Chinese court eunch (1844–1869)

An Dehai (安德海 (Ān Déhǎi, An Te-hai), 1844 - 12 September 1869) was a palace eunuch at the imperial court of the Qing dynasty. In the 1860s, he became the confidant and favourite of Empress Dowager Cixi and was subsequently executed as part of a power struggle between the empress dowager and Prince Chun.

Before becoming a eunuch, An lived in Wanping Fortress, near Beijing. Empress Dowager Cixi regarded An as her favourite eunuch, and referred to him as "Little An" (小安子). Jung Chang writes in Empress Dowager Cixi (2013) that "Cixi's feelings towards him went far beyond fondness for a devoted servant", and she was "clearly in love" with An.

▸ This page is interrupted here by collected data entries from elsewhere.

$ cat config.mk
export PLATFORM = sky130hd
export DESIGN_NAME = pmr_regs
export DESIGN_NICKNAME = d
export VERILOG_FILES = /design/src/hdl/pmr_regs.v
export VERILOG_INCLUDE_DIRS = /design/src /design/src/hdl
export SDC_FILE = /design/constraint.sdc
export NUM_CORES = 1
export LEC_CHECK = 0
export ABC_AREA = 1
export BUFFER_PORTS_ARGS = -buffer_cell sky130_fd_sc_hd__buf_2
export CAP_MARGIN = 20
export CORE_ASPECT_RATIO = 0.7
export CORE_MARGIN = 2
export CORE_UTILIZATION = 43
export DETAILED_ROUTE_END_ITERATION = 8
export PLACE_DENSITY = 0.82
export SKIP_LAST_GASP = 1
export SLEW_MARGIN = 0
export SYNTH_ARGS = -nofsm -noshare
export SYNTH_HDL_FRONTEND = slang
export SYNTH_SLANG_ARGS = --single-unit
$ cat constraint.sdc
create_clock -name sys_clk -period 1.3 [get_ports sys_clk]
set_input_delay 0.065 -clock sys_clk [delete_from_list [all_inputs] [get_ports sys_clk]]
set_output_delay 0.065 -clock sys_clk [all_outputs]
set_load 0.1 [all_outputs]
$ cat src/hdl/pmr_defs.vh
// Constants of the bridge power-management register bank.
`ifndef PMR_DEFS_VH
`define PMR_DEFS_VH
// ============================================================
// Register byte addresses
`define PMR_ADDR_CAP       8'hdc
`define PMR_ADDR_CSR       8'he0
// Word indices, the byte addresses above divided by four.
`define PMR_IDX_CAP        6'h37
`define PMR_IDX_CSR        6'h38
// ============================================================
// Fixed capability fields
`define PMR_CAP_ID         8'h01
`define PMR_NEXT_PTR       8'h00
`define PMR_PM_REV         3'b010
// ============================================================
// Field positions
`define PMR_REV_LO         16
`define PMR_REV_HI         18
`define PMR_WAKE_CLK_BIT   19
`define PMR_AUX_PWR_BIT    20
`define PMR_DSI_BIT        21
`define PMR_D1_BIT         25
`define PMR_D2_BIT         26
`define PMR_WAKE_SUP_LO    27
`define PMR_WAKE_SUP_HI    31
`define PMR_PS_LO          0
`define PMR_PS_HI          1
`define PMR_WAKE_EN_BIT    8
`define PMR_DSEL_LO        9
`define PMR_DSEL_HI        12
`define PMR_DSCALE_LO      13
`define PMR_DSCALE_HI      14
`define PMR_WAKE_STS_BIT   15
`define PMR_CLK_STOP_BIT   22
`define PMR_STRAP_BIT      23
// ============================================================
// Power states and reset values
`define PMR_D0             2'b00
`define PMR_D1             2'b01
`define PMR_D2             2'b10
`define PMR_D3             2'b11
`define PMR_PS_RESET       2'b00
`define PMR_STATE_SUPPORT  4'b1111
// ============================================================
// AHB-Lite encodings
`define PMR_HTRANS_NONSEQ  2'b10
`define PMR_HTRANS_SEQ     2'b11
`define PMR_HSIZE_WORD     3'b010
`define PMR_ZERO32         32'h0000_0000
`endif

$ cat src/hdl/pmr_regs.v
// Power-management capability registers of a bridge, AHB-Lite slave.
// ============================================================
// How it works
// - Capability bits 18:16 always read 010, revision 1.1.
// - Capability bits 19, 20 and 31:27 always read zero.
// - Capability bit 21 reads zero; no special initialisation.
// - Capability bit 25 reads one: D1 supported.
// - Capability bit 26 reads one: D2 supported.
// - Power state bits 1:0 hold D0..D3, clearing to D0 on reset.
// - Unsupported state written: write completes, field unchanged.
// - D0 written after D3 pulses chip reset, not secondary reset.
// - Control bits 8 and 15 are read-only zero.
// - Control bits 12:9 and 14:13 are read-only zero.
// - Strap high: bit 22 reads one, secondary clocks stop in D3.
// - Bit 23 mirrors the strap; strap low keeps clocks running.
//
// Local design decision: the AHB-Lite interface to the registers.
`timescale 1ns/1ps
`default_nettype none
`include "pmr_defs.vh"

module pmr_regs #(
    parameter CHIP_RST_CYCLES = 4
) (
    // Clock and reset
    input  wire        sys_clk,
    input  wire        sys_rst,
    // AHB-Lite slave
    input  wire        hsel,
    input  wire [7:0]  haddr,
    input  wire [1:0]  htrans,
    input  wire        hwrite,
    input  wire [2:0]  hsize,
    input  wire [31:0] hwdata,
    input  wire        hready,
    output reg         hreadyout,
    output reg  [31:0] hrdata,
    output reg         hresp,
    // Strap and bridge controls
    input  wire        clock_control_strap,
    output reg  [1:0]  power_state,
    output reg         chip_reset,
    output reg         sec_bus_reset,
    output reg         sec_clk_stop
);

    // ============================================================
    // Helpers
    function state_ok;
        input [1:0] st;
        reg   [3:0] sup;
        begin
            sup = `PMR_STATE_SUPPORT;
            state_ok = sup[st];
        end
    endfunction

    // ============================================================
    // Address phase capture
    reg        dp_write;
    reg [7:0]  dp_addr;
    reg [2:0]  dp_size;
    reg        strap;
    reg [7:0]  rst_cnt;
    wire       valid_req;
    wire       csr_wr;
    reg  [1:0] next_state;
    reg [31:0] rd_word;

    assign valid_req = hsel && hready &&
                       (htrans == `PMR_HTRANS_NONSEQ ||
                        htrans == `PMR_HTRANS_SEQ);

    always @(posedge sys_clk) begin
        if (sys_rst) begin
            dp_write <= 1'b0;
            dp_addr  <= 8'h00;
            dp_size  <= `PMR_HSIZE_WORD;
        end else if (hready) begin
            dp_write <= valid_req && hwrite;
            dp_addr  <= haddr;
            dp_size  <= hsize;
        end
    end

    // Only a write that covers byte lane 0 reaches the state field.
    assign csr_wr = dp_write &&
                    dp_addr[7:2] == `PMR_IDX_CSR &&
                    (dp_size == `PMR_HSIZE_WORD ||
                     dp_addr[1:0] == 2'b00);

    // ============================================================
    // Power state
    always @* begin
        next_state = power_state;
        if (csr_wr && state_ok(hwdata[`PMR_PS_HI:`PMR_PS_LO])) begin
            next_state = hwdata[`PMR_PS_HI:`PMR_PS_LO];
        end
    end

    always @(posedge sys_clk) begin
        if (sys_rst) begin
            power_state <= `PMR_PS_RESET;
        end else begin
            power_state <= next_state;
        end
    end

    // The strap is sampled during reset and frozen at its release.
    always @(posedge sys_clk) begin
        if (sys_rst) begin
            strap <= clock_control_strap;
        end
    end

    // ============================================================
    // Chip reset and clock control
    always @(posedge sys_clk) begin
        if (sys_rst) begin
            rst_cnt    <= 8'h00;
            chip_reset <= 1'b0;
        end else begin
            if (power_state == `PMR_D3 && next_state == `PMR_D0) begin
                rst_cnt <= CHIP_RST_CYCLES[7:0];
            end else if (rst_cnt != 8'h00) begin
                rst_cnt <= rst_cnt - 8'h01;
            end
            chip_reset <= (power_state == `PMR_D3 &&
                           next_state == `PMR_D0) ||
                          rst_cnt > 8'h01;
        end
    end

    // Secondary reset follows only the bridge reset, never chip reset.
    always @(posedge sys_clk) begin
        sec_bus_reset <= sys_rst;
    end

    always @(posedge sys_clk) begin
        if (sys_rst) begin
            sec_clk_stop <= 1'b0;
        end else begin
            sec_clk_stop <= strap && next_state == `PMR_D3;
        end
    end

    // ============================================================
    // Read mux
    // The mux reads next_state so a read right after a write sees it.
    always @* begin
        rd_word = `PMR_ZERO32;
        if (haddr[7:2] == `PMR_IDX_CAP) begin
            rd_word[7:0]  = `PMR_CAP_ID;
            rd_word[15:8] = `PMR_NEXT_PTR;
            rd_word[`PMR_REV_HI:`PMR_REV_LO] = `PMR_PM_REV;
            rd_word[`PMR_WAKE_CLK_BIT] = 1'b0;
            rd_word[`PMR_AUX_PWR_BIT]  = 1'b0;
            rd_word[`PMR_WAKE_SUP_HI:`PMR_WAKE_SUP_LO] = 5'b00000;
            rd_word[`PMR_DSI_BIT] = 1'b0;
            rd_word[`PMR_D1_BIT] = 1'b1;
            rd_word[`PMR_D2_BIT] = 1'b1;
        end else if (haddr[7:2] == `PMR_IDX_CSR) begin
            rd_word[`PMR_PS_HI:`PMR_PS_LO] = next_state;
            rd_word[`PMR_WAKE_EN_BIT]  = 1'b0;
            rd_word[`PMR_WAKE_STS_BIT] = 1'b0;
            rd_word[`PMR_DSEL_HI:`PMR_DSEL_LO] = 4'h0;
            rd_word[`PMR_DSCALE_HI:`PMR_DSCALE_LO] = 2'b00;
            rd_word[`PMR_CLK_STOP_BIT] = strap;
            rd_word[`PMR_STRAP_BIT] = strap;
        end
    end

    // ============================================================
    // Bus response
    // Zero wait states, so the slave never stretches a transfer.
    always @(posedge sys_clk) begin
        if (sys_rst) begin
            hreadyout <= 1'b1;
            hresp     <= 1'b0;
            hrdata    <= `PMR_ZERO32;
        end else begin
            hreadyout <= 1'b1;
            hresp     <= 1'b0;
            if (valid_req && !hwrite) begin
                hrdata <= rd_word;
            end
        end
    end

endmodule
`default_nettype wire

In 1869, Cixi sent An on a mission to the Imperial Textile Factory in Nanjing, to "supervise the procurement" of wedding gowns for Emperor Tongzhi's wedding. On this trip, An travelled on the Grand Canal with a conspicuous display of imperial authority. This was an open violation of palace rules, which prohibited palace eunuchs from leaving the capital without authorisation on the penalty of death, so as to prevent eunuchs from gaining too much power.

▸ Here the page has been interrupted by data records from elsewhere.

`src/logic/dtx_pkg.sv`:
```
// Constants, register map and carrier types for the display transmitter control bank.
// Assumes one core clock domain and a byte-wide register access port.
package dtx_pkg;

    localparam int NREG = 11;

    // Register indices into the flip-flop bank
    localparam int IX_REARM = 0;
    localparam int IX_IFMT  = 1;
    localparam int IX_CONN  = 2;
    localparam int IX_DACC  = 3;
    localparam int IX_HPHW  = 4;
    localparam int IX_LCTL  = 5;
    localparam int IX_PLLP  = 6;
    localparam int IX_PLLD  = 7;
    localparam int IX_PLLF  = 8;
    localparam int IX_RES   = 9;
    localparam int IX_PM    = 10;

    localparam logic [7:0] REG_OFF [NREG] = '{
        8'h1E, 8'h1F, 8'h20, 8'h21, 8'h23, 8'h31, 8'h33, 8'h34, 8'h36, 8'h48, 8'h49};
    localparam logic [7:0] REG_RST [NREG] = '{
        8'hC0, 8'h80, 8'h00, 8'h00, 8'h00, 8'h80, 8'hE4, 8'h16, 8'h00, 8'h18, 8'h01};
    // Bits owned by hardware; writes to them are dropped
    localparam logic [7:0] REG_RO  [NREG] = '{
        8'h00, 8'h00, 8'h2E, 8'h00, 8'h00, 8'h00, 8'h00, 8'h00, 8'h00, 8'h00, 8'h00};

    // Field positions
    localparam int B_REARM     = 3;
    localparam int B_HSP       = 3;
    localparam int B_VSP       = 4;
    localparam int B_DES       = 6;
    localparam int B_SENSE     = 0;
    localparam int B_TERM_LO   = 1;
    localparam int B_HOTPLUG_PIN_LEVEL      = 5;
    localparam int B_HOTPLUG_IRQ_ENABLE      = 7;
    localparam int B_BYPASS    = 0;
    localparam int B_GAIN_LO   = 1;
    localparam int B_SYNC_OUTPUT_ENABLE     = 3;
    localparam int B_FMT_MSB   = 5;
    localparam int B_AUTO_SHUTDOWN_DISABLE      = 2;
    localparam int B_INVERT    = 4;
    localparam int B_PSD_LO    = 2;
    localparam int B_DRV_LO    = 5;
    localparam int B_FFD_LO    = 4;
    localparam int B_LPF_LO    = 4;
    localparam int B_DP_RST_N  = 3;
    localparam int B_REG_RST_N = 4;
    localparam int B_FPD       = 0;
    localparam int B_DAC_POWER_DOWN_LO  = 1;
    localparam int B_LINK_A    = 7;
    localparam int B_LINK_B    = 6;

    localparam logic [3:0] FMT_EMBEDDED = 4'h4;
    localparam logic [7:0] RD_UNMAPPED  = 8'h00;

    typedef struct packed {
        logic h;
        logic v;
    } dtx_sync_t;

    typedef struct packed {
        logic       charge_pump;
        logic [1:0] post_div;
        logic [2:0] drive_level;
        logic [3:0] feedback_div;
        logic [1:0] feedforward_div;
        logic [3:0] filter;
    } dtx_pll_cfg_t;

endpackage

```
`src/logic/dtx_control_regs.sv`:
```
// Control and status register bank of the display transmitter, with the
// control outputs that the pixel path, DACs and link transmitter consume.
// Assumes a serial port front end that delivers single-byte register
// writes and reads on the core clock; all pins are synchronous.
`timescale 1ns/1ps

// What this block does
// - Format code from three bits plus MSB
// - Polarity bits set sync active level
// - Embedded sync replaces pins, format four
// - Sense holds DACs steady, no sync
// - Sense release latches termination status
// - Hot-plug pin level readable anytime
// - Low hot-plug pin shuts link drivers
// - Disable bit stops automatic shutdown
// - Hot-plug change pulls shared interrupt low while link runs
// - Bypass sends pixels straight to DACs
// - Sync pins driven only when enabled
// - Control symbols sent during sync
// - Invert bit inverts link outputs
// - Two-bit field selects test pattern
// - Datapath held reset while bit zero
// - Register reset bit zero forces defaults
// - Full power-down stops DACs, link, sync pins, datapath, IRQ
// - Per-DAC power-down bits, zero means on
// - Link runs with both power bits
module dtx_control_regs
    import dtx_pkg::*;
(
    input  wire logic       i_core_clk,
    input  wire logic       i_rst_n,
    input  wire logic       i_reg_wr,
    input  wire logic       i_reg_rd,
    input  wire logic [7:0] i_reg_addr,
    input  wire logic [7:0] i_reg_wdata,
    output logic [7:0]      o_reg_rdata,
    output logic            o_reg_rvalid,
    input  wire dtx_sync_t  i_sync_pins,
    input  wire dtx_sync_t  i_sync_embedded,
    input  wire logic       i_hpd_pin,
    input  wire logic [2:0] i_dac_compare,
    output logic [3:0]      o_input_format,
    output logic            o_embedded_sync,
    output dtx_sync_t       o_sync,
    output dtx_sync_t       o_dac_sync,
    output logic            o_dac_steady,
    output logic            o_dac_bypass,
    output logic [1:0]      o_dac_gain,
    output logic [2:0]      o_dac_power_on,
    output dtx_sync_t       o_sync_pin_out,
    output logic            o_sync_pin_oe,
    output logic            o_irq_pin_out,
    output logic            o_irq_pin_oe,
    output logic            o_link_power_on,
    output logic            o_link_drive_en,
    output logic            o_output_invert,
    output logic [3:0]      o_link_ctrl_symbols,
    output dtx_pll_cfg_t    o_pll_cfg,
    output logic [1:0]      o_pattern_select,
    output logic            o_datapath_rst_n
);

    logic [7:0] regs [NREG];
    logic [NREG-1:0] addr_hit;

    logic       soft_reset_n;
    logic       hp_level;
    logic       hp_irq;
    logic       sense_steady;
    logic [2:0] term_status;
    logic [7:0] hw_bits;
    logic [7:0] rd_val;

    // force defaults while low
    // Self-clearing: the reload puts a one back in this bit
    assign soft_reset_n = regs[IX_RES][B_REG_RST_N];

    // Register bank: one entry per mapped offset
    // One address decode serves both writes and reads
    for (genvar g = 0; g < NREG; g++) begin : g_reg
        assign addr_hit[g] = (i_reg_addr == REG_OFF[g]);
        wire sel = i_reg_wr && addr_hit[g];
        always_ff @(posedge i_core_clk or negedge i_rst_n) begin
            if (!i_rst_n) begin
                regs[g] <= REG_RST[g];
            end else if (!soft_reset_n) begin
                regs[g] <= REG_RST[g];
            end else if (sel) begin
                // Read-only status bits drop what is written
                // reserved bits kept as written
                regs[g] <= i_reg_wdata & ~REG_RO[g];
            end
        end
    end

    // Hardware-owned bits of the connection register
    // Not stored, so a read always sees the live state
    assign hw_bits = {2'b00, hp_level, 1'b0, term_status, 1'b0};

    // Unmapped offsets read as zero
    always_comb begin
        rd_val = RD_UNMAPPED;
        for (int i = 0; i < NREG; i++) begin
            if (addr_hit[i]) begin
                rd_val = (regs[i] & ~REG_RO[i]) | (hw_bits & REG_RO[i]);
            end
        end
    end

    // Decoded control fields
    wire       full_power_down        = regs[IX_PM][B_FPD];
    wire [2:0] dac_power_down      = regs[IX_PM][B_DAC_POWER_DOWN_LO +: 3];
    wire       link_a     = regs[IX_PM][B_LINK_A];
    wire       link_b     = regs[IX_PM][B_LINK_B];
    wire       sense_bit  = regs[IX_CONN][B_SENSE];
    wire       irq_en     = regs[IX_CONN][B_HOTPLUG_IRQ_ENABLE];
    wire       auto_shutdown_disable       = regs[IX_HPHW][B_AUTO_SHUTDOWN_DISABLE];
    wire       sync_output_enable      = regs[IX_DACC][B_SYNC_OUTPUT_ENABLE];
    wire       rearm      = regs[IX_REARM][B_REARM];

    // Plain control fields passed on to the outputs
    wire       bypass_bit    = regs[IX_DACC][B_BYPASS];
    wire [1:0] gain_field    = regs[IX_DACC][B_GAIN_LO +: 2];
    wire [1:0] pattern_field = regs[IX_RES][1:0];
    wire       dp_run        = regs[IX_RES][B_DP_RST_N];
    wire       invert_bit    = regs[IX_PLLP][B_INVERT];
    wire [3:0] ctl_symbols   = regs[IX_LCTL][3:0];

    wire [3:0] fmt_code = {regs[IX_DACC][B_FMT_MSB], regs[IX_IFMT][2:0]};

    // Only that format carries sync codes in the stream
    // embedded sync only for format four
    wire use_emb = regs[IX_IFMT][B_DES] && (fmt_code == FMT_EMBEDDED);

    wire pin_h = i_sync_pins.h ^ ~regs[IX_IFMT][B_HSP];
    wire pin_v = i_sync_pins.v ^ ~regs[IX_IFMT][B_VSP];

    // Both sync sources are active high from here on
    dtx_sync_t next_sync;
    assign next_sync.h = use_emb ? i_sync_embedded.h : pin_h;
    assign next_sync.v = use_emb ? i_sync_embedded.v : pin_v;

    // link alive needs both power bits
    wire link_run = link_a && link_b && !full_power_down;

    // The disable bit lets a host keep the drivers on
    // shutdown on low pin unless disabled
    wire next_link_drive = link_run && (hp_level || auto_shutdown_disable);

    // full power-down overrides each DAC bit
    // otherwise one power-down bit per DAC
    wire [2:0] next_dac_on = full_power_down ? 3'h0 : ~dac_power_down;

    // Pins are released in full power-down as well
    // sync pins only when enabled
    wire next_sync_oe = sync_output_enable && !full_power_down;

    // datapath held in reset during full power-down too
    wire next_dp_run = dp_run && !full_power_down;

    dtx_sync_t next_dac_sync;
    assign next_dac_sync = sense_steady ? '0 : next_sync;

    // PLL fields pass through; the host owns their values
    dtx_pll_cfg_t next_pll;
    assign next_pll.charge_pump     = regs[IX_PLLP][0];
    assign next_pll.post_div        = regs[IX_PLLP][B_PSD_LO +: 2];
    assign next_pll.drive_level     = regs[IX_PLLP][B_DRV_LO +: 3];
    assign next_pll.feedback_div    = regs[IX_PLLD][3:0];
    assign next_pll.feedforward_div = regs[IX_PLLD][B_FFD_LO +: 2];
    assign next_pll.filter          = regs[IX_PLLF][B_LPF_LO +: 4];

    // Gated off while the link is down, so nothing stays pending
    // interrupt only while link is selected
    dtx_hotplug u_hotplug (
        .i_core_clk   (i_core_clk),
        .i_rst_n      (i_rst_n),
        .i_hpd_pin    (i_hpd_pin),
        .i_irq_enable (irq_en && link_run),
        .i_rearm      (rearm),
        .o_level      (hp_level),
        .o_irq        (hp_irq)
    );

    // Status reads zero until the first sense pass
    // termination capture
    dtx_sense u_sense (
        .i_core_clk (i_core_clk),
        .i_rst_n    (i_rst_n),
        .i_sense    (sense_bit),
        .i_compare  (i_dac_compare),
        .o_steady   (sense_steady),
        .o_status   (term_status)
    );

    // Read answer one cycle after the strobe
    // Data holds until the next read
    always_ff @(posedge i_core_clk or negedge i_rst_n) begin
        if (!i_rst_n) begin
            o_reg_rdata  <= 8'h00;
            o_reg_rvalid <= 1'b0;
        end else begin
            o_reg_rvalid <= i_reg_rd;
            if (i_reg_rd) begin
                o_reg_rdata <= rd_val;
            end
        end
    end

    always_ff @(posedge i_core_clk or negedge i_rst_n) begin
        if (!i_rst_n) begin
            o_input_format  <= 4'h0;
            o_embedded_sync <= 1'b0;
            o_sync          <= '0;
        end else begin
            o_input_format  <= fmt_code;
            o_embedded_sync <= use_emb;
            o_sync          <= next_sync;
        end
    end

    // sense state and gated analogue sync
    always_ff @(posedge i_core_clk or negedge i_rst_n) begin
        if (!i_rst_n) begin
            o_dac_sync   <= '0;
            o_dac_steady <= 1'b0;
        end else begin
            o_dac_sync   <= next_dac_sync;
            o_dac_steady <= sense_steady;
        end
    end

    always_ff @(posedge i_core_clk or negedge i_rst_n) begin
        if (!i_rst_n) begin
            o_dac_bypass   <= 1'b0;
            o_dac_gain     <= 2'h0;
            o_dac_power_on <= 3'h0;
        end else begin
            o_dac_bypass   <= bypass_bit;
            o_dac_gain     <= gain_field;
            o_dac_power_on <= next_dac_on;
        end
    end

    always_ff @(posedge i_core_clk or negedge i_rst_n) begin
        if (!i_rst_n) begin
            o_pattern_select <= 2'h0;
            o_datapath_rst_n <= 1'b0;
        end else begin
            o_pattern_select <= pattern_field;
            o_datapath_rst_n <= next_dp_run;
        end
    end

    always_ff @(posedge i_core_clk or negedge i_rst_n) begin
        if (!i_rst_n) begin
            o_sync_pin_out <= '0;
            o_sync_pin_oe  <= 1'b0;
        end else begin
            o_sync_pin_out <= next_sync;
            o_sync_pin_oe  <= next_sync_oe;
        end
    end

    // open drain interrupt, only ever pulls low
    always_ff @(posedge i_core_clk or negedge i_rst_n) begin
        if (!i_rst_n) begin
            o_irq_pin_out <= 1'b0;
            o_irq_pin_oe  <= 1'b0;
        end else begin
            o_irq_pin_out <= 1'b0;
            o_irq_pin_oe  <= hp_irq;
        end
    end

    always_ff @(posedge i_core_clk or negedge i_rst_n) begin
        if (!i_rst_n) begin
            o_link_power_on     <= 1'b0;
            o_link_drive_en     <= 1'b0;
            o_output_invert     <= 1'b0;
            o_link_ctrl_symbols <= 4'h0;
            o_pll_cfg           <= '0;
        end else begin
            o_link_power_on     <= link_run;
            o_link_drive_en     <= next_link_drive;
            o_output_invert     <= invert_bit;
            o_link_ctrl_symbols <= ctl_symbols;
            o_pll_cfg           <= next_pll;
        end
    end

endmodule

```
`src/logic/dtx_hotplug.sv`:
```
// Hot-plug pin level tracking and change interrupt with rearm.
// Assumes the pin is already synchronous to the core clock.
`timescale 1ns/1ps
module dtx_hotplug (
    input  wire logic i_core_clk,
    input  wire logic i_rst_n,
    input  wire logic i_hpd_pin,
    input  wire logic i_irq_enable,
    input  wire logic i_rearm,
    output logic      o_level,
    output logic      o_irq
);
    logic prev;
    logic pending;
    logic change;

    assign change = (i_hpd_pin != prev);

    always_ff @(posedge i_core_clk or negedge i_rst_n) begin
        if (!i_rst_n) begin
            prev    <= 1'b0;
            o_level <= 1'b0;
            pending <= 1'b0;
            o_irq   <= 1'b0;
        end else begin
            prev    <= i_hpd_pin;
            o_level <= i_hpd_pin;
            // change sets, set wins over rearm
            // Dropping the enable also drops a pending event, so none fires late
            pending <= i_irq_enable && (change || (pending && !i_rearm));
            o_irq   <= i_irq_enable && (change || (pending && !i_rearm));
        end
    end
endmodule

```
`src/logic/dtx_sense.sv`:
```
// DAC connection-sense sequencer: steady drive while sensing, capture on release.
// Assumes comparator results are valid and synchronous when sense drops.
`timescale 1ns/1ps
module dtx_sense (
    input  wire logic       i_core_clk,
    input  wire logic       i_rst_n,
    input  wire logic       i_sense,
    input  wire logic [2:0] i_compare,
    output logic            o_steady,
    output logic [2:0]      o_status
);
    logic sense_q;
    logic release_edge;

    assign release_edge = sense_q && !i_sense;

    always_ff @(posedge i_core_clk or negedge i_rst_n) begin
        if (!i_rst_n) begin
            sense_q  <= 1'b0;
            o_steady <= 1'b0;
            o_status <= 3'h0;
        end else begin
            sense_q  <= i_sense;
            o_steady <= i_sense;
            if (release_edge) begin
                o_status <= i_compare;
            end
        end
    end
endmodule

```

When An and his entourage reached Shandong Province, the governor Ding Baozhen reported his behaviour back to the Forbidden City. Led by Prince Chun, who disliked An, the Grand Council ordered the execution of the eunuch. Empress Dowager Ci'an seemed to have supported the decision whereas Empress Dowager Cixi, who favoured An, did not intervene on the eunuch's behalf. According to one explanation, Empress Dowager Cixi was attending a performance of Beijing opera at the time that the decision was taken and had requested not to be disturbed. As a result, An and six other eunuchs in his entourage were beheaded near the Ximizhi Spring in a Guandi Temple in Jinan. The other members of An's group, including his female relatives and a few musicians, were made slaves and banished to Heilongjiang in the far northeastern corner of the Qing Empire. After An's execution, a bereaved Cixi had all of his belongings collected, and entrusted them to one of her brothers. One of An's friends, a fellow eunuch, laid the blame for his death on Cixi, and was promptly strangled to death as punishment. It has been suggested by historians including Stephen Haw and Jung Chang that An's execution was part of, and exacerbated, a broader power struggle between Empress Dowager Cixi and Prince Chun.